Le conflit idéologique : valeurs contre marché
L’enjeu va au-delà de la simple géopolitique ou de l’économie. Pierre De Gaulle voit dans ce conflit un affrontement de civilisations. D’un côté, les pays des BRICS, qui représentent les deux tiers de la planète et défendent des « valeurs fondamentales de la famille, de la foi, la spiritualité, les traditions ». De l’autre, un « monde anglo-saxon » axé sur le « marché financier », la « consommation », le « plaisir » et le « court terme ». Il s’agit d’un « véritable conflit idéologique » qui va nécessairement « s’étendre et se diversifier ».
Ce constat est d’autant plus frappant qu’il souligne l’hypocrisie des sanctions. La Russie fournit toujours 20 % de l’uranium américain et 60 % des métaux industriels nécessaires à l’industrie européenne, notamment automobile. Les échanges continuent, mais via des circuits détournés, prouvant que l’Europe ne peut pas « se passer de la Russie ».
L’avertissement final : que ferait le Général aujourd’hui ?
En conclusion de son entretien, Pierre De Gaulle a insisté sur l’urgence de revenir à la raison et à la diplomatie. Il a rappelé les nombreuses tentatives d’accords de paix, torpillées notamment par Boris Johnson. « La seule solution est diplomatique, elle ne peut plus être militaire », a-t-il martelé, dénonçant la stratégie américaine de « not enough to win but enough to survive », qui ne fait qu’alimenter une surenchère de guerre absurde dont la charge financière sera refilée aux Européens.

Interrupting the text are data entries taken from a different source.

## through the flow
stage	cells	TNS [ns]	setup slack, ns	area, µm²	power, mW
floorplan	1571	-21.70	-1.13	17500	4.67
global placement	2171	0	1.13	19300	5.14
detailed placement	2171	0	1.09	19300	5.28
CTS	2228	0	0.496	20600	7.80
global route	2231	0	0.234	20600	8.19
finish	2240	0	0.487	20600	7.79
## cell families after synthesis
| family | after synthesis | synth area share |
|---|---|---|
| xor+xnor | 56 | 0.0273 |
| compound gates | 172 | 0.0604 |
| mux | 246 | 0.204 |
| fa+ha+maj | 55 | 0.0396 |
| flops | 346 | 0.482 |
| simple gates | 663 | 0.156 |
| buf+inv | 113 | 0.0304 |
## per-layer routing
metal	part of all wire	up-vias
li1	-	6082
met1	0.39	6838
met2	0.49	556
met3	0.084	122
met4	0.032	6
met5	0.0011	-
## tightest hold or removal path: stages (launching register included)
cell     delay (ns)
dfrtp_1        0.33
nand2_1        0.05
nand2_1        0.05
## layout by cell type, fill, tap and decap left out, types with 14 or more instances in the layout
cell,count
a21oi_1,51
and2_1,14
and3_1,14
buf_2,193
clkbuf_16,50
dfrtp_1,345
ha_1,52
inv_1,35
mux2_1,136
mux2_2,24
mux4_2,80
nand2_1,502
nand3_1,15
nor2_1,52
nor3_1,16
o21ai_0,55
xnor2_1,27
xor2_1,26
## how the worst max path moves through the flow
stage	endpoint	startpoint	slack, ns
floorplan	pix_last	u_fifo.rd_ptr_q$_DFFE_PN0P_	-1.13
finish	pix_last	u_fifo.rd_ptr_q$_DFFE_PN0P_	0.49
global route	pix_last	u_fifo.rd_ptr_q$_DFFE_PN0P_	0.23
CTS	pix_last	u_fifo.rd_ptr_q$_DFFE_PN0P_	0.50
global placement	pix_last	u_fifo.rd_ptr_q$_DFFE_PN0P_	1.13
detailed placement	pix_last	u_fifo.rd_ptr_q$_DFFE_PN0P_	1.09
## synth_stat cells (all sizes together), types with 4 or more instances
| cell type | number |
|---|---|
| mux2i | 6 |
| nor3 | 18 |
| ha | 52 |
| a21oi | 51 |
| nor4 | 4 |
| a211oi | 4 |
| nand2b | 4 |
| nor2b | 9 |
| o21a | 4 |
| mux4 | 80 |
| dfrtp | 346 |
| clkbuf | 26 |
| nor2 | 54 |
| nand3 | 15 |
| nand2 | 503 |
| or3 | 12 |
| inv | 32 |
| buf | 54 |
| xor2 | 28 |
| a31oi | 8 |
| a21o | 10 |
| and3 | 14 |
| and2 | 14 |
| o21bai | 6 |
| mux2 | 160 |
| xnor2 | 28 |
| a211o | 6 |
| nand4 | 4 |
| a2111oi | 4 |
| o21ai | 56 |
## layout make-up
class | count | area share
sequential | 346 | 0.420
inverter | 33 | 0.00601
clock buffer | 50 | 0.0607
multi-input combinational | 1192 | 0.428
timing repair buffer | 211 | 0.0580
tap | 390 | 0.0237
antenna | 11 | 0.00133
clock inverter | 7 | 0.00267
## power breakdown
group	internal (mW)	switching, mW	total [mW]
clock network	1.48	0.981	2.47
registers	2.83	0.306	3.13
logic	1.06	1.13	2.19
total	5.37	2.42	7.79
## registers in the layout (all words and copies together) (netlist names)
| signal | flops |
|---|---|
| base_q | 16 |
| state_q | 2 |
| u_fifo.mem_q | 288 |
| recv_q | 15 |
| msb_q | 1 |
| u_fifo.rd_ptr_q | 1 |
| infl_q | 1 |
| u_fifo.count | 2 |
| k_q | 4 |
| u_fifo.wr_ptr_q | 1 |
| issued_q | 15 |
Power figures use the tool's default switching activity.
==> src/rtl/input_conditioner.sv <==
// Input conditioner: synchronizes and debounces the raw pushbuttons and the
// enter switch, then derives clean levels, single-cycle press pulses and an
// encoded index of the most recent single-key press.
module input_conditioner #(
  parameter int N_KEYS          = 4,
  parameter int DEBOUNCE_CYCLES = 1000000,
  parameter int CNT_W           = 20
) (
  input  logic              clock_50,
  input  logic              reset,
  input  logic [N_KEYS-1:0] key,
  input  logic              enter_raw,
  output logic [N_KEYS-1:0] key_level,
  output logic [N_KEYS-1:0] key_press,
  output logic [1:0]        key_code,
  output logic              key_valid,
  output logic              key_multi,
  output logic              enter_level,
  output logic              enter_pulse
);

  // Keys occupy channels 0..N_KEYS-1, enter is the top channel.
  localparam int NCH  = N_KEYS + 1;
  localparam int PC_W = $clog2(N_KEYS + 1);
  localparam logic [CNT_W-1:0] CNT_LAST = CNT_W'(DEBOUNCE_CYCLES - 1);

  logic [NCH-1:0]   raw_p0;
  logic [NCH-1:0]   sync_p1;
  logic [NCH-1:0]   sync_p2;
  logic [NCH-1:0]   stable;
  logic [NCH-1:0]   mismatch;
  logic [NCH-1:0]   expire;
  logic [NCH-1:0]   rise_nxt;
  logic [CNT_W-1:0] cnt [NCH];
  logic [PC_W-1:0]  press_cnt;
  logic [1:0]       press_idx;

  // Stage p0: keys are active-low on the board, flip them so every channel
  // is active-high from here on.
  assign raw_p0 = {enter_raw, ~key};

  // Stage p1/p2: two-flop synchronizer per channel.
  always_ff @(posedge clock_50 or negedge reset) begin
    if (!reset) begin
      sync_p1 <= '0;
      sync_p2 <= '0;
    end else begin
      sync_p1 <= raw_p0;
      sync_p2 <= sync_p1;
    end
  end

  // A channel flips only once its synchronized input has disagreed with the
  // accepted level for DEBOUNCE_CYCLES consecutive clocks.
  always_comb begin
    mismatch = sync_p2 ^ stable;
    expire   = '0;
    for (int i = 0; i < NCH; i++) begin
      expire[i] = mismatch[i] && (cnt[i] == CNT_LAST);
    end
    rise_nxt = expire & ~stable;
  end

  // Per-channel stable-time counter: cleared on agreement or on acceptance,
  // so it saturates at DEBOUNCE_CYCLES-1 and never wraps.
  for (genvar ch = 0; ch < NCH; ch++) begin : g_cnt
    always_ff @(posedge clock_50 or negedge reset) begin
      if (!reset) begin
        cnt[ch] <= '0;
      end else if (!mismatch[ch] || expire[ch]) begin
        cnt[ch] <= '0;
      end else begin
        cnt[ch] <= cnt[ch] + 1'b1;
      end
    end
  end

  // Accepted (debounced) level per channel.
  always_ff @(posedge clock_50 or negedge reset) begin
    if (!reset) begin
      stable <= '0;
    end else begin
      stable <= stable ^ expire;
    end
  end

  // Count the key channels rising this clock and find the index of the
  // highest one; the index is only used when exactly one key rises.
  always_comb begin
    press_cnt = '0;
    press_idx = '0;
    for (int i = 0; i < N_KEYS; i++) begin
      press_cnt = press_cnt + PC_W'(rise_nxt[i]);
      if (rise_nxt[i]) begin
        press_idx = 2'(i);
      end
    end
  end

  // Stage p3: registered pulses and encoder flags, aligned with the level rise.
  always_ff @(posedge clock_50 or negedge reset) begin
    if (!reset) begin
      key_press   <= '0;
      enter_pulse <= 1'b0;
      key_valid   <= 1'b0;
      key_multi   <= 1'b0;
      key_code    <= '0;
    end else begin
      key_press   <= rise_nxt[N_KEYS-1:0];
      enter_pulse <= rise_nxt[N_KEYS];
      key_valid   <= (press_cnt == PC_W'(1));
      key_multi   <= (press_cnt >= PC_W'(2));
      if (press_cnt == PC_W'(1)) begin
        key_code <= press_idx;
      end
    end
  end

  assign key_level   = stable[N_KEYS-1:0];
  assign enter_level = stable[N_KEYS];

endmodule

==> config.mk <==
export PLATFORM = sky130hd
export DESIGN_NAME = input_conditioner
export DESIGN_NICKNAME = d
export VERILOG_FILES = /design/src/rtl/input_conditioner.sv
export SDC_FILE = /design/constraint.sdc
export NUM_CORES = 1
export LEC_CHECK = 0
export ABC_AREA = 0
export CORE_MARGIN = 4
export CORE_UTILIZATION = 30
export DETAILED_ROUTE_END_ITERATION = 7
export HOLD_SLACK_MARGIN = 0.06
export SYNTH_ARGS = -nofsm -noshare
export SYNTH_HDL_FRONTEND = slang
export SYNTH_SLANG_ARGS = --single-unit
==> constraint.sdc <==
create_clock -name clock_50 -period 3.9 [get_ports clock_50]
set_input_delay 0.78 -clock clock_50 [delete_from_list [all_inputs] [get_ports clock_50]]
set_output_delay 0.78 -clock clock_50 [all_outputs]
set_load 0.1 [all_outputs]
==> out/qor.csv <==
stage;metric;value;unit
die;dieArea;0.02214;mm2
sta;hold_viol;0;
cts;clkTransAtPathRegs;0.06;ns
logic_synthesis;synth.distinct_cells;41;
global_routing;grt_max_degree;100;
global_routing;grt_pass1_vias;4123;
detailed_routing;num_vias;4245;
cts;tritoncts;built;
logic_synthesis;syn_avg_cell_area;10.05;um2
die;die_y;148.8;um
global_routing;grt_usage;0.1106;
setup_path;cp_top_family;simple AND/OR/NAND/NOR gates;
die;die_w;148.8;um
global_routing;grt_pass1_wl;19.80;mm
detailed_routing;avgViaCountPerCell;4.732;
setup_path;cp-end-kind;flop;
cts;worstSkewPairLatency;0.42;ns
sta;rsz0062_at_grt;no;
setup_path;crit_top_cell;ha_1;
final_layout;antenna-diode-count;0;
detailed_routing;ant_nets;0;
final_layout;multi_input_area;0.002675;mm2
final_layout;regArea;0.003103;mm2
sta;drv_slew;0;
sta;finalCritPeriodShare;0.9027;
global_routing;antenna_found_initial;0;
setup_path;cp_num_buf_inv;2;
final_layout;area_growth;17.98;%
flow_run;max_cap_violations;0;
logic_synthesis;synth_mux_area_frac;0.007573;
logic_synthesis;synth_compound_area_frac;0.05932;
die;rows;51;
cts;max-clock-path-buffers;2;
logic_synthesis;syn_inst;592;
setup_path;crit_type;reg -> reg;
sta;relSlewSlack;0.3311;
sta;tightest_slew;1.000;ns
sta;fin_crit;3.521;ns
final_layout;drive_gt1_frac;0.09335;
die;pin_count;21;
placed_design;io_buffers;20;
detailed_routing;detail_route.wl_per_cell;12.65;um
logic_synthesis;syn_nets;608;
setup_path;worstSetupStartpointType;flop;
final_layout;fin_cells;897;
logic_synthesis;synth_top_area_share;0.5217;
setup_path;worstPathArrival;3.86;ns
logic_synthesis;synthAdderAreaFrac;0.02019;
setup_path;cp_max_fo;6;
logic_synthesis;yosys.area.top_type;dfrtp_1;
global_routing;gr-total-overflow;0;
run_status;status;complete, no violations;
logic_synthesis;synth_simple_gate_area_share;0.2566;
logic_synthesis;syn_area;0.005948;mm2
pwr;power.leakage;2.801;nW
die;start_util;0.3056;
die;core_area;0.01946;mm2
logic_synthesis;yosysSeqAreaShare;0.5217;
setup_path;ff2ff_path_depth;12;
placed_design;hpwl;7.548;mm
final_layout;fill_cells;1934;
logic_synthesis;synth_top_family_by_area;simple AND/OR/NAND/NOR gates;
detailed_routing;drc;0;
logic_synthesis;ys_top_cells_by_area;dfrtp_1, xnor2_1, nor2_1, xor2_1, nand4_1;
cts;cts_hold_buf;0;
detailed_routing;drt_wl_total;11.35;mm
worst_hold_path;holdPathStages;0;
sta;setup_viol;0;
setup_path;cp.depth;12;
cts;cts_made_buffers;17;
cts;clockRootBuffer;clkbuf_16;
setup_path;critical-path-slowest-cell;or4b_2;
setup_path;crit_chain;ha_1 > and4_1 > nand4_1 > or4b_2 > inv_1 > fa_1 > ha_1 > inv_1 > ha_1 > nor3b_2 > nor2_1 > a31oi_1;
cts;htreeDepth;4;
logic_synthesis;synth_xor_area_frac;0.1045;
sta;clock_skew;0.01832;ns
worst_hold_path;hp-class;reg -> reg;
placed_design;gp_congestion;0.7378;
setup_path;slowest_delay;0.72;ns
logic_synthesis;ys_warn_count;0;
pwr;p_per_area;419.3;mW/mm2
setup_path;cp.required;4.24;ns
sta;tns;0;ns
logic_synthesis;ys_seq_elements;124;
sta;fmax;284.0;MHz
detailed_routing;drtIter0Drc;203;
detailed_routing;first_pass_iters;4;
final_layout;final_nets;636;
pwr;irDropWorstVdd;0.0003007;V
placed_design;dp.cells;866;
cts;cts.sinks;124;
## per-layer routing
metal	global-route usage	vias to the layer above	wire length, um
li1	-	2162	-
met4	0.05400	0	205
met3	0.02796	13	251
met5	0	-	0
met1	0.1491	2037	5793
met2	0.1664	33	5101
## final timing paths
kind                            startpoint           to  slack [ns]
worst min register to register  sync_p1[4]   sync_p2[4]        0.35
worst max-delay path               cnt[20]  key_code[1]        0.38
max in group asynchronous            reset       cnt[8]        2.68
min in group asynchronous            reset      cnt[62]        0.47
worst max register to register     cnt[20]  key_code[1]        0.38
worst min-delay path            sync_p1[4]   sync_p2[4]        0.35
## synthesized netlist by cell type
| cell | count |
|---|---|
| nor2_1 | 91 |
| o41ai_1 | 2 |
| nor3b_1 | 3 |
| nand4b_1 | 3 |
| or4b_2 | 4 |
| a31oi_1 | 2 |
| or4b_1 | 1 |
| and2_1 | 5 |
| and4_1 | 9 |
| a21oi_1 | 24 |
| and3b_1 | 1 |
| clkbuf_1 | 10 |
| o21ai_0 | 14 |
| or4_4 | 4 |
| o21ai_2 | 1 |
| o311ai_0 | 1 |
| inv_1 | 26 |
| nand3_1 | 34 |
| a21bo_2 | 1 |
| and3_1 | 7 |
| xor2_1 | 30 |
| fa_1 | 1 |
| buf_2 | 2 |
| nand2_1 | 32 |
| or3_1 | 12 |
| nand4_1 | 28 |
| nor3_1 | 14 |
| ha_1 | 8 |
| nand4_2 | 1 |
| nand2b_1 | 1 |
| nor4b_1 | 5 |
| or2_1 | 1 |
| nor4_1 | 17 |
| buf_6 | 3 |
| and4b_1 | 1 |
| a31o_2 | 6 |
| or4_1 | 11 |
| mux2_2 | 4 |
| xnor2_1 | 41 |
| o31ai_1 | 7 |
| dfrtp_1 | 124 |
## layout by cell type, fill, tap and decap left out, types with 2 or more instances in the layout
| cell | count |
|---|---|
| nand3_1 | 34 |
| buf_4 | 4 |
| nand4_1 | 28 |
| clkbuf_16 | 17 |
| nor3b_1 | 2 |
| o41ai_1 | 2 |
| nand2_1 | 32 |
| nor2_1 | 91 |
| or3_1 | 12 |
| mux2_2 | 4 |
| clkdlybuf4s50_1 | 19 |
| nor4b_1 | 5 |
| a31oi_1 | 2 |
| inv_1 | 26 |
| nor3_1 | 14 |
| a21oi_1 | 24 |
| ha_1 | 8 |
| bufinv_16 | 2 |
| and3_1 | 7 |
| o21ai_0 | 12 |
| or4_1 | 11 |
| and2_1 | 5 |
| and4_1 | 9 |
| nand4b_1 | 3 |
| inv_6 | 4 |
| xnor2_1 | 41 |
| or4b_2 | 4 |
| o21ai_2 | 2 |
| or4_4 | 4 |
| clkinv_2 | 3 |
| nor4_1 | 17 |
| o31ai_1 | 7 |
| dfrtp_1 | 124 |
| clkinvlp_4 | 4 |
| xor2_1 | 30 |
| a31o_2 | 6 |
## state kept, by name, summed over array words and instances, names as in the netlist, named ones only
| register | count |
|---|---|
| sync_p1 | 5 |
| cnt | 100 |
| sync_p2 | 5 |
| key_code | 2 |
| key_multi | 1 |
| key_press | 4 |
| enter_pulse | 1 |
| key_valid | 1 |
## cells by family (layout without fill, tap and decap cells)
family | count (synthesis) | after routing
buffers and inverters | 41 | 81
and+or+nand+nor | 285 | 285
AOI/OAI and AO/OA | 58 | 58
DFF | 124 | 124
adders and majority gates | 9 | 9
muxes | 4 | 4
xor gates and xnor gates | 71 | 71
## report_power, final
group	leakage [nW]	internal (mW)	total [mW]	switching, mW
Sequential	1.70	1.31	1.32	0.0173
Combinational	0.829	0.0231	0.0770	0.0539
Clock	0.275	0.956	1.54	0.587
Total	2.80	2.28	2.94	0.658
## area by class of cell
cell class              instances  area share
inverters                      26     0.01391
repair buffers                 24     0.03298
well taps                     265     0.04725
clock inverters                13     0.01997
flip-flops and latches        124      0.4421
multi-input cells             427      0.3812
clock buffers                  18     0.06258
## what timing repair did
item                                    4_1_cts  5_1_grt
endpoints found under the setup margin        0        2
hold endpoints to repair                      0        0
buffers inserted                              0        0
resized for setup                             0        1
## stage by stage
stage | area [um2] | worst slack, ns | power (mW) | hold WS, ns | utilization
3_5_place_dp | 6434 | 0.2303 | 1.426 | 0.3347 | 0.3306
4_1_cts | 7013 | 0.2049 | 2.992 | 0.3475 | 0.3603
6_report | 7018 | 0.3794 | 2.942 | 0.3471 | 0.3606
2_1_floorplan | 5948 | 0.4811 | 1.382 | 0.3312 | -
5_1_grt | 7018 | 0.1058 | 3.069 | 0.3516 | 0.3606
3_3_place_gp | 6434 | 0.3099 | 1.425 | 0.3320 | 0.3306
(Power assumes the default switching activity.)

Le verdict est implacable : le « grand perdant de cette guerre sera l’Europe », précipitée dans cette crise par « la volonté des politiques ». L’entretien se termine sur une question qui résonne comme un appel à la conscience nationale : « Que ferait aujourd’hui le Général de Gaulle ? » Le gaullisme, ce courant qui prône l’indépendance, l’équilibre et la dignité nationale, est l’antidote à la vassalisation. L’avertissement de Pierre De Gaulle, chargé d’indignation et d’espoir, est une mise en garde contre l’autodestruction européenne et un vibrant plaidoyer pour que la France retrouve son rôle d’arbitre, loin des querelles de blocs et des manigances atlantistes. L’histoire, comme un miroir, renvoie la France à ses responsabilités présentes et futures : choisir l’indépendance ou l’asservissement.